Fernando Martin was born in 1978 in Madrid. He obtained both his Telecommunication Engineering and PhD degrees at Universidad Politécnica de Madrid (UPM) in 2002 and 2009 respectively. He has wide experience in the design of measurement systems for large RADAR antennas. He worked as radiofrequency engineer at Indra Sistemas. Since 2010, he is at SENER Ingeniería y Sistemas S.A. as Radiofrequency engineer and responsible of antenna subsystems for several European Space programs such as BepiColombo, Solar Orbiter and PROBA3. He has also participated in the design of defence communication systems.

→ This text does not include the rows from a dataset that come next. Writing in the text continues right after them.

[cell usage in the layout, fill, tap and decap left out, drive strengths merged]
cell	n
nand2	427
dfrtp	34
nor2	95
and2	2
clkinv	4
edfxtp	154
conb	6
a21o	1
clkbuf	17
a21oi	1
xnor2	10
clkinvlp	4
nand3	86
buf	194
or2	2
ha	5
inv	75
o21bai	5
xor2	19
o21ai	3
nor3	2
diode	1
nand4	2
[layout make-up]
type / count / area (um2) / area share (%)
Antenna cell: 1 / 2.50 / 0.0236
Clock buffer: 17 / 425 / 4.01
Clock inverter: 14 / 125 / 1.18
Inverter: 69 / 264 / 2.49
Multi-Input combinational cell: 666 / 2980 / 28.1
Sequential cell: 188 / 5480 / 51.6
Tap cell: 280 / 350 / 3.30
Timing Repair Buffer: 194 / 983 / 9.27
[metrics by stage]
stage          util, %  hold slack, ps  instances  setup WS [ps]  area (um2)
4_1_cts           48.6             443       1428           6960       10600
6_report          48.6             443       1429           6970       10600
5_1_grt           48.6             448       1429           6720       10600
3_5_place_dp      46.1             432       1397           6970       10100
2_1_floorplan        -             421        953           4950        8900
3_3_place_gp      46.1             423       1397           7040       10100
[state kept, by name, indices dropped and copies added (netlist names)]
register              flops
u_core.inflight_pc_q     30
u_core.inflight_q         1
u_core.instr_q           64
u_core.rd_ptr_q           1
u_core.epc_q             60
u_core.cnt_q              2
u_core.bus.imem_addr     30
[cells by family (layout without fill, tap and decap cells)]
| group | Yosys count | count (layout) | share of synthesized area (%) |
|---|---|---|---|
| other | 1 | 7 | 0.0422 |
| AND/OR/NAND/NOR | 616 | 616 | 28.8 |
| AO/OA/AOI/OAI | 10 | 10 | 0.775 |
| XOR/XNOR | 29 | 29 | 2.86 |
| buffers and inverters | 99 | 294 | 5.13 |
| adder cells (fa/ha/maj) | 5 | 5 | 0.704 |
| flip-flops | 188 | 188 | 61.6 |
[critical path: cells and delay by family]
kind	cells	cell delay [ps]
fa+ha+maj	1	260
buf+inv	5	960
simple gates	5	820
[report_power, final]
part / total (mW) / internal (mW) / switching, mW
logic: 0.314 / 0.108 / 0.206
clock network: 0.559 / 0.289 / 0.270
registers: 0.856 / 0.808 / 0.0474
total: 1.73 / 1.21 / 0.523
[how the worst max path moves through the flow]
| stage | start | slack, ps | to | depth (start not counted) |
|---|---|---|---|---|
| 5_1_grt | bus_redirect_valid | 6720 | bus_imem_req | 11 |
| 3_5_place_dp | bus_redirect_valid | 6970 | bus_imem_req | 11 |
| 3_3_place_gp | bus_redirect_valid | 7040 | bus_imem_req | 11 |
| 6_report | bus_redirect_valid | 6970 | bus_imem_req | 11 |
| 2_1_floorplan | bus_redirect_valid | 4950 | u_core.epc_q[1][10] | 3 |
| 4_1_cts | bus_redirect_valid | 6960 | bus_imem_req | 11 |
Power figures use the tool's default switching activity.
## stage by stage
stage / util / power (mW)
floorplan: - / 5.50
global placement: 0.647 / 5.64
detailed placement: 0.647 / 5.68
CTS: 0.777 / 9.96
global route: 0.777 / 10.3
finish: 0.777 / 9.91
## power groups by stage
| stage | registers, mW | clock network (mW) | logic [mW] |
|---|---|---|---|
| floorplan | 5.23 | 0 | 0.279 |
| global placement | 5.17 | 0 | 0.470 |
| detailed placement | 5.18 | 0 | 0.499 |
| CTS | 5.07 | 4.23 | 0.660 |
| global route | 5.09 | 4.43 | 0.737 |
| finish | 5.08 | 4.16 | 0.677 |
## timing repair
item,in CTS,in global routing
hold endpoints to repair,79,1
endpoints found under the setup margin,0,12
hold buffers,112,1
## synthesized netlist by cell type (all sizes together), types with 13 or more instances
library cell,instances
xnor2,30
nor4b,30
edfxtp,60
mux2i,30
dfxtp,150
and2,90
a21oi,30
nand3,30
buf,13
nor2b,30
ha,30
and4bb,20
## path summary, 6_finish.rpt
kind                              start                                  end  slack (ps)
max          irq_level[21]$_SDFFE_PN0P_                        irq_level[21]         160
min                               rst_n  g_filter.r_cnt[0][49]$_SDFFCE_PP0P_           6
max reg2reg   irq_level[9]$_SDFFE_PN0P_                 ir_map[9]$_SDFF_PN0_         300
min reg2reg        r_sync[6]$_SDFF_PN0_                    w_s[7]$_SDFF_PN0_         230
<file path="src/rtl/stage_mem.sv">
// stage_mem: pipeline MEM stage, one outstanding data-bus access with stall and load extension.
// Define RV_MEM_MISALIGN_EN to trap misaligned half/word accesses instead of issuing them.
module stage_mem #(
    parameter int DATA_WIDTH = 32,
    parameter int ADDR_WIDTH = 32
) (
    input  logic                  i_clock,
    input  logic                  i_reset,
    input  logic                  i_valid,
    input  logic [DATA_WIDTH-1:0] i_result,
    input  logic [DATA_WIDTH-1:0] i_dataB,
    input  logic                  i_memRead,
    input  logic                  i_memWrite,
    input  logic [1:0]            i_memAccess,
    input  logic                  i_memUnsigned,
    output logic                  o_hazard,
    output logic                  o_valid,
    output logic [DATA_WIDTH-1:0] o_result,
    output logic                  o_misaligned,
    output logic [ADDR_WIDTH-1:0] o_memAddr,
    output logic                  o_memRdEnable,
    output logic                  o_memWrEnable,
    output logic [31:0]           o_memWrData,
    output logic [3:0]            o_memWrMask,
    input  logic [31:0]           i_memRdData,
    input  logic                  i_memAck
);
    typedef enum logic {IDLE, ACCESS} state_t;
    state_t state, state_next;
    logic [ADDR_WIDTH-1:0] addr, addr_q;
    logic [1:0] size_q;
    logic uns_q, mem_req, misaligned, start;
    logic [3:0] wr_mask;
    logic [31:0] wr_data, load_data;
    logic [7:0] byte_lane;
    logic [15:0] half_lane;

    assign addr = ADDR_WIDTH'(i_result);
    assign mem_req = i_memRead | i_memWrite;
`ifdef RV_MEM_MISALIGN_EN
    assign misaligned = i_memAccess == 2'b01 ? addr[0] : i_memAccess[1] ? |addr[1:0] : 1'b0;
`else
    assign misaligned = 1'b0;
`endif
    assign start = state == IDLE && i_valid && mem_req && !misaligned;
    assign wr_mask = i_memAccess == 2'b00 ? 4'b0001 << addr[1:0] :
                     i_memAccess == 2'b01 ? 4'b0011 << {addr[1], 1'b0} : 4'b1111;
    assign wr_data = i_memAccess == 2'b00 ? {4{i_dataB[7:0]}} :
                     i_memAccess == 2'b01 ? {2{i_dataB[15:0]}} : i_dataB[31:0];
    assign byte_lane = 8'(i_memRdData >> {addr_q[1:0], 3'b000});
    assign half_lane = 16'(i_memRdData >> {addr_q[1], 4'b0000});
    assign load_data = size_q == 2'b00 ? {{24{~uns_q & byte_lane[7]}}, byte_lane} :
                       size_q == 2'b01 ? {{16{~uns_q & half_lane[15]}}, half_lane} : i_memRdData;

    always_ff @(posedge i_clock or posedge i_reset) begin
        if (i_reset) state <= IDLE;
        else state <= state_next;
    end

    always_comb begin
        state_next = state == IDLE ? (start ? ACCESS : IDLE) : (i_memAck ? IDLE : ACCESS);
    end

    always_comb begin
        o_hazard = i_reset ? 1'b0 : state == IDLE ? start : !i_memAck;
    end

    // Operand capture in IDLE; completion (result, strobe release) on acknowledge in ACCESS.
    always_ff @(posedge i_clock or posedge i_reset) begin
        if (i_reset) begin
            o_valid       <= 1'b0;
            o_result      <= '0;
            o_misaligned  <= 1'b0;
            o_memAddr     <= '0;
            o_memRdEnable <= 1'b0;
            o_memWrEnable <= 1'b0;
            o_memWrData   <= '0;
            o_memWrMask   <= '0;
            addr_q        <= '0;
            size_q        <= '0;
            uns_q         <= 1'b0;
        end else if (state == IDLE) begin
            o_valid      <= i_valid && !start;
            o_misaligned <= i_valid && mem_req && misaligned;
            if (i_valid) o_result <= mem_req ? DATA_WIDTH'(addr) : i_result;
            if (start) begin
                addr_q        <= addr;
                size_q        <= i_memAccess;
                uns_q         <= i_memUnsigned;
                o_memAddr     <= {addr[ADDR_WIDTH-1:2], 2'b00};
                o_memRdEnable <= i_memRead & ~i_memWrite;
                o_memWrEnable <= i_memWrite;
                o_memWrData   <= wr_data;
                o_memWrMask   <= wr_mask;
            end
        end else if (i_memAck) begin
            o_valid       <= 1'b1;
            o_misaligned  <= 1'b0;
            o_result      <= o_memWrEnable ? DATA_WIDTH'(addr_q) : DATA_WIDTH'(load_data);
            o_memRdEnable <= 1'b0;
            o_memWrEnable <= 1'b0;
        end
    end
endmodule

</file>
<file path="config.mk">
export PLATFORM = sky130hd
export DESIGN_NAME = stage_mem
export DESIGN_NICKNAME = d
export VERILOG_FILES = /design/src/rtl/stage_mem.sv
export SDC_FILE = /design/constraint.sdc
export NUM_CORES = 1
export LEC_CHECK = 0
export ABC_AREA = 1
export CORE_AREA = 2 2 118 120
export CTS_CLUSTER_DIAMETER = 60
export CTS_CLUSTER_SIZE = 16
export DETAILED_ROUTE_END_ITERATION = 16
export DIE_AREA = 0 0 120 122
export GPL_TIMING_DRIVEN = 1
export PLACE_DENSITY_LB_ADDON = 0.08
export SLEW_MARGIN = 20
export SYNTH_ARGS = -nofsm -noshare
export SYNTH_HDL_FRONTEND = slang
export SYNTH_SLANG_ARGS = --single-unit
</file>
<file path="constraint.sdc">
create_clock -name i_clock -period 4.1 [get_ports i_clock]
set_input_delay 0.82 -clock i_clock [delete_from_list [all_inputs] [get_ports i_clock]]
set_output_delay 0.82 -clock i_clock [all_outputs]
set_load 0.1 [all_outputs]
</file>
### config.mk
export PLATFORM = sky130hd
export DESIGN_NAME = inst_decode_stage_flat
export DESIGN_NICKNAME = d
export VERILOG_FILES = /design/src/rtl/rv_pkg.sv /design/src/rtl/inst_decode_stage_if.sv /design/src/rtl/opcode_type_decode.sv /design/src/rtl/inst_decode_stage.sv /design/src/flat_wrapper.sv
export SDC_FILE = /design/constraint.sdc
export NUM_CORES = 1
export LEC_CHECK = 0
export BUFFER_PORTS_ARGS = -buffer_cell sky130_fd_sc_hd__buf_2
export CORE_MARGIN = 1.5
export CORE_UTILIZATION = 45
export DETAILED_ROUTE_END_ITERATION = 10
export PLACE_DENSITY = 0.75
export SKIP_CTS_REPAIR_TIMING = 1
export SLEW_MARGIN = 20
export SYNTH_ARGS = -nofsm -noshare
export SYNTH_HDL_FRONTEND = slang
export SYNTH_HIERARCHICAL = 1
export SYNTH_SLANG_ARGS = --single-unit
### constraint.sdc
create_clock -name clk -period 2.9 [get_ports clk]
set_clock_uncertainty 0.15 [all_clocks]
set_input_delay 0.29 -clock clk [delete_from_list [all_inputs] [get_ports clk]]
set_output_delay 0.29 -clock clk [all_outputs]
set_load 0.005 [all_outputs]
### src/rtl/rv_pkg.sv
// Shared RV32I opcode constants, ID-stage FSM states and the default bubble word.
package rv_pkg;

  localparam logic [6:0] OP_LOAD   = 7'b0000011;
  localparam logic [6:0] OP_IMM    = 7'b0010011;
  localparam logic [6:0] OP_JALR   = 7'b1100111;
  localparam logic [6:0] OP_STORE  = 7'b0100011;
  localparam logic [6:0] OP_BRANCH = 7'b1100011;
  localparam logic [6:0] OP_LUI    = 7'b0110111;
  localparam logic [6:0] OP_AUIPC  = 7'b0010111;
  localparam logic [6:0] OP_JAL    = 7'b1101111;
  localparam logic [6:0] OP_R      = 7'b0110011;

  // addi x0, x0, 0
  localparam logic [31:0] NOP_WORD_DEFAULT = 32'h0000_0013;

  typedef enum logic [1:0] {
    ST_RUN   = 2'd0,
    ST_HAZ   = 2'd1,
    ST_FLUSH = 2'd2
  } id_state_t;

endpackage

### src/rtl/inst_decode_stage_if.sv
// Fetch-to-decode bus: instruction handshake in, stall back, decoded fields out.
interface inst_decode_stage_if;
  logic [31:0] inst_in;
  logic        inst_valid;
  logic        branch_taken;
  logic        stall_out;
  logic [24:0] Inst;
  logic        ILoad;
  logic        S;
  logic        SB;
  logic        U;
  logic        UJ;
  logic        nop;
  logic [4:0]  rs1;
  logic [4:0]  rs2;
  logic [4:0]  rd;

  // Fetch side / environment
  modport master (
    output inst_in, inst_valid, branch_taken,
    input  stall_out, Inst, ILoad, S, SB, U, UJ, nop, rs1, rs2, rd
  );

  // Decode stage
  modport slave (
    input  inst_in, inst_valid, branch_taken,
    output stall_out, Inst, ILoad, S, SB, U, UJ, nop, rs1, rs2, rd
  );
endinterface

### src/rtl/opcode_type_decode.sv
// Pure opcode classifier: immediate-type selects and register-source usage flags.
module opcode_type_decode
  import rv_pkg::*;
(
  input  logic [6:0] opcode_i,
  output logic       iload_o,
  output logic       s_o,
  output logic       sb_o,
  output logic       u_o,
  output logic       uj_o,
  output logic       uses_rs1_o,
  output logic       uses_rs2_o
);

  // Opcode lookup; R-type and unknown opcodes assert no immediate select
  always_comb begin
    iload_o    = 1'b0;
    s_o        = 1'b0;
    sb_o       = 1'b0;
    u_o        = 1'b0;
    uj_o       = 1'b0;
    uses_rs1_o = 1'b0;
    uses_rs2_o = 1'b0;
    case (opcode_i)
      OP_LOAD, OP_IMM, OP_JALR: begin
        iload_o    = 1'b1;
        uses_rs1_o = 1'b1;
      end
      OP_STORE: begin
        s_o        = 1'b1;
        uses_rs1_o = 1'b1;
        uses_rs2_o = 1'b1;
      end
      OP_BRANCH: begin
        sb_o       = 1'b1;
        uses_rs1_o = 1'b1;
        uses_rs2_o = 1'b1;
      end
      OP_LUI, OP_AUIPC: u_o = 1'b1;
      OP_JAL:           uj_o = 1'b1;
      OP_R: begin
        uses_rs1_o = 1'b1;
        uses_rs2_o = 1'b1;
      end
      default: ;
    endcase
  end

endmodule

### src/rtl/inst_decode_stage.sv
// IF/ID register with immediate-type decode, load-use stall and branch flush bubbles.
//
//   state    | meaning
//   ---------+-----------------------------------------------------------
//   ST_RUN   | normal capture; load-use hazard and branch are checked here
//   ST_HAZ   | one bubble issued for load-use; capture the held inst_in
//   ST_FLUSH | issuing the remaining branch-flush bubbles, inst_in ignored
module inst_decode_stage
  import rv_pkg::*;
#(
  parameter int unsigned FLUSH_BUBBLES = 2,
  parameter logic [31:0] NOP_WORD      = NOP_WORD_DEFAULT
) (
  input logic              clk,
  input logic              rst,
  inst_decode_stage_if.slave bus
);

  localparam logic [2:0] CNT_RELOAD = 3'(FLUSH_BUBBLES - 1);

  id_state_t   state_q, state_d;
  logic [31:0] id_inst_q, id_inst_d;
  logic        id_valid_q, id_valid_d;
  logic [2:0]  cnt_q, cnt_d;
  logic        stall;

  logic id_iload, id_s, id_sb, id_u, id_uj, id_use1, id_use2;
  logic in_iload, in_s, in_sb, in_u, in_uj, in_use1, in_use2;
  logic hazard;

  opcode_type_decode u_dec_id (
    .opcode_i   (id_inst_q[6:0]),
    .iload_o    (id_iload),
    .s_o        (id_s),
    .sb_o       (id_sb),
    .u_o        (id_u),
    .uj_o       (id_uj),
    .uses_rs1_o (id_use1),
    .uses_rs2_o (id_use2)
  );

  opcode_type_decode u_dec_in (
    .opcode_i   (bus.inst_in[6:0]),
    .iload_o    (in_iload),
    .s_o        (in_s),
    .sb_o       (in_sb),
    .u_o        (in_u),
    .uj_o       (in_uj),
    .uses_rs1_o (in_use1),
    .uses_rs2_o (in_use2)
  );

  // Only the usage flags of the incoming word and the selects of the ID word matter
  logic unused_dec;
  assign unused_dec = ^{in_iload, in_s, in_sb, in_u, in_uj, id_use1, id_use2};

  // Load in ID whose destination is read by the instruction waiting in fetch
  always_comb begin
    hazard = 1'b0;
    if (id_valid_q && (id_inst_q[6:0] == OP_LOAD) && (id_inst_q[11:7] != 5'd0) &&
        bus.inst_valid) begin
      hazard = (in_use1 && (bus.inst_in[19:15] == id_inst_q[11:7])) ||
               (in_use2 && (bus.inst_in[24:20] == id_inst_q[11:7]));
    end
  end

  // Next-state logic: branch flush beats hazard, hazard beats normal capture
  always_comb begin
    state_d    = state_q;
    id_inst_d  = id_inst_q;
    id_valid_d = id_valid_q;
    cnt_d      = cnt_q;
    stall      = 1'b0;
    case (state_q)
      ST_RUN, ST_HAZ: begin
        if (bus.branch_taken) begin
          id_inst_d  = NOP_WORD;
          id_valid_d = 1'b0;
          if (FLUSH_BUBBLES > 1) begin
            cnt_d   = CNT_RELOAD;
            state_d = ST_FLUSH;
          end else begin
            state_d = ST_RUN;
          end
        end else if ((state_q == ST_RUN) && hazard) begin
          stall      = 1'b1;
          id_inst_d  = NOP_WORD;
          id_valid_d = 1'b0;
          state_d    = ST_HAZ;
        end else begin
          id_inst_d  = bus.inst_in;
          id_valid_d = bus.inst_valid;
          state_d    = ST_RUN;
        end
      end
      ST_FLUSH: begin
        id_inst_d  = NOP_WORD;
        id_valid_d = 1'b0;
        if (bus.branch_taken) begin
          cnt_d = CNT_RELOAD;
        end else begin
          cnt_d = cnt_q - 3'd1;
          if (cnt_q == 3'd1) begin
            state_d = ST_RUN;
          end
        end
      end
      default: begin
        id_inst_d  = NOP_WORD;
        id_valid_d = 1'b0;
        cnt_d      = 3'd0;
        state_d    = ST_RUN;
      end
    endcase
  end

  // ID register, valid flag, FSM state and bubble counter
  always_ff @(posedge clk or posedge rst) begin
    if (rst) begin
      state_q    <= ST_RUN;
      id_inst_q  <= NOP_WORD;
      id_valid_q <= 1'b0;
      cnt_q      <= 3'd0;
    end else begin
      state_q    <= state_d;
      id_inst_q  <= id_inst_d;
      id_valid_q <= id_valid_d;
      cnt_q      <= cnt_d;
    end
  end

  assign bus.stall_out = stall;
  assign bus.Inst      = id_inst_q[31:7];
  assign bus.ILoad     = id_valid_q & id_iload;
  assign bus.S         = id_valid_q & id_s;
  assign bus.SB        = id_valid_q & id_sb;
  assign bus.U         = id_valid_q & id_u;
  assign bus.UJ        = id_valid_q & id_uj;
  assign bus.nop       = ~id_valid_q;
  assign bus.rs1       = id_inst_q[19:15];
  assign bus.rs2       = id_inst_q[24:20];
  assign bus.rd        = id_inst_q[11:7];

endmodule

### src/flat_wrapper.sv
// flat-port wrapper written by rule: the top's interface ports become plain ports
module inst_decode_stage_flat import rv_pkg::*;
#(
  parameter int unsigned FLUSH_BUBBLES = 2,
  parameter logic [31:0] NOP_WORD      = NOP_WORD_DEFAULT
)
  (clk, rst, bus_inst_in, bus_inst_valid, bus_branch_taken, bus_stall_out, bus_Inst, bus_ILoad, bus_S, bus_SB, bus_U, bus_UJ, bus_nop, bus_rs1, bus_rs2, bus_rd);
  inst_decode_stage_if bus_i ();
  input logic clk;
  input logic rst;
  input wire logic [$bits(bus_i.inst_in)-1:0] bus_inst_in;
  input wire logic [$bits(bus_i.inst_valid)-1:0] bus_inst_valid;
  input wire logic [$bits(bus_i.branch_taken)-1:0] bus_branch_taken;
  output wire logic [$bits(bus_i.stall_out)-1:0] bus_stall_out;
  output wire logic [$bits(bus_i.Inst)-1:0] bus_Inst;
  output wire logic [$bits(bus_i.ILoad)-1:0] bus_ILoad;
  output wire logic [$bits(bus_i.S)-1:0] bus_S;
  output wire logic [$bits(bus_i.SB)-1:0] bus_SB;
  output wire logic [$bits(bus_i.U)-1:0] bus_U;
  output wire logic [$bits(bus_i.UJ)-1:0] bus_UJ;
  output wire logic [$bits(bus_i.nop)-1:0] bus_nop;
  output wire logic [$bits(bus_i.rs1)-1:0] bus_rs1;
  output wire logic [$bits(bus_i.rs2)-1:0] bus_rs2;
  output wire logic [$bits(bus_i.rd)-1:0] bus_rd;
  assign bus_i.inst_in = bus_inst_in;
  assign bus_i.inst_valid = bus_inst_valid;
  assign bus_i.branch_taken = bus_branch_taken;
  assign bus_stall_out = bus_i.stall_out;
  assign bus_Inst = bus_i.Inst;
  assign bus_ILoad = bus_i.ILoad;
  assign bus_S = bus_i.S;
  assign bus_SB = bus_i.SB;
  assign bus_U = bus_i.U;
  assign bus_UJ = bus_i.UJ;
  assign bus_nop = bus_i.nop;
  assign bus_rs1 = bus_i.rs1;
  assign bus_rs2 = bus_i.rs2;
  assign bus_rd = bus_i.rd;
  inst_decode_stage #(.FLUSH_BUBBLES(FLUSH_BUBBLES), .NOP_WORD(NOP_WORD)) u_core (.clk(clk), .rst(rst), .bus(bus_i));
endmodule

Aingeru Barrio obtained his mechanical engineer degree at Universidad del País Vasco (UPV/EHU). He is mechanical engineer at SENER Ingeniería y Sistemas S.A., having expertise in different types of actuators and more specifically in antenna pointing mechanisms (APMs). He has participated in the mechanical design of antenna subsystems for European Space programs such as BepiColombo and Jupiter Icy Moons Explorer (JUICE).
Iñaki Pinto was born in Bilbao in 1978. He obtained his degree in Mechanical Engineering and coursed a General Management Program at Universidad del País Vasco (UPM/EHU) and Universidad de Deusto respectively. He has been mechanical engineer at ITP and Rolls-Royce. He is at SENER Ingeniería y Sistemas since 2006, being project manager since 2012. He has participated in several European Space missions such as GAIA, BepiColombo, Solar Orbiter and more recently JUICE.
Rafael García received his degree in Telecommunication Engineering from Universidad Politécnica de Madrid (UPM) and also from Chalmers University of Göteborg (Sweden) in 2004. He is currently at TRYO Aerospace since 2006 as Principal Electrical Engineer. He has industrial experience in different areas of electrical engineering such as designing, testing and tuning satellite microwave components, which include feed antennas, filters, output multiplexers, and OMTs for Telecomunications Satellites and Science Mission Satellites.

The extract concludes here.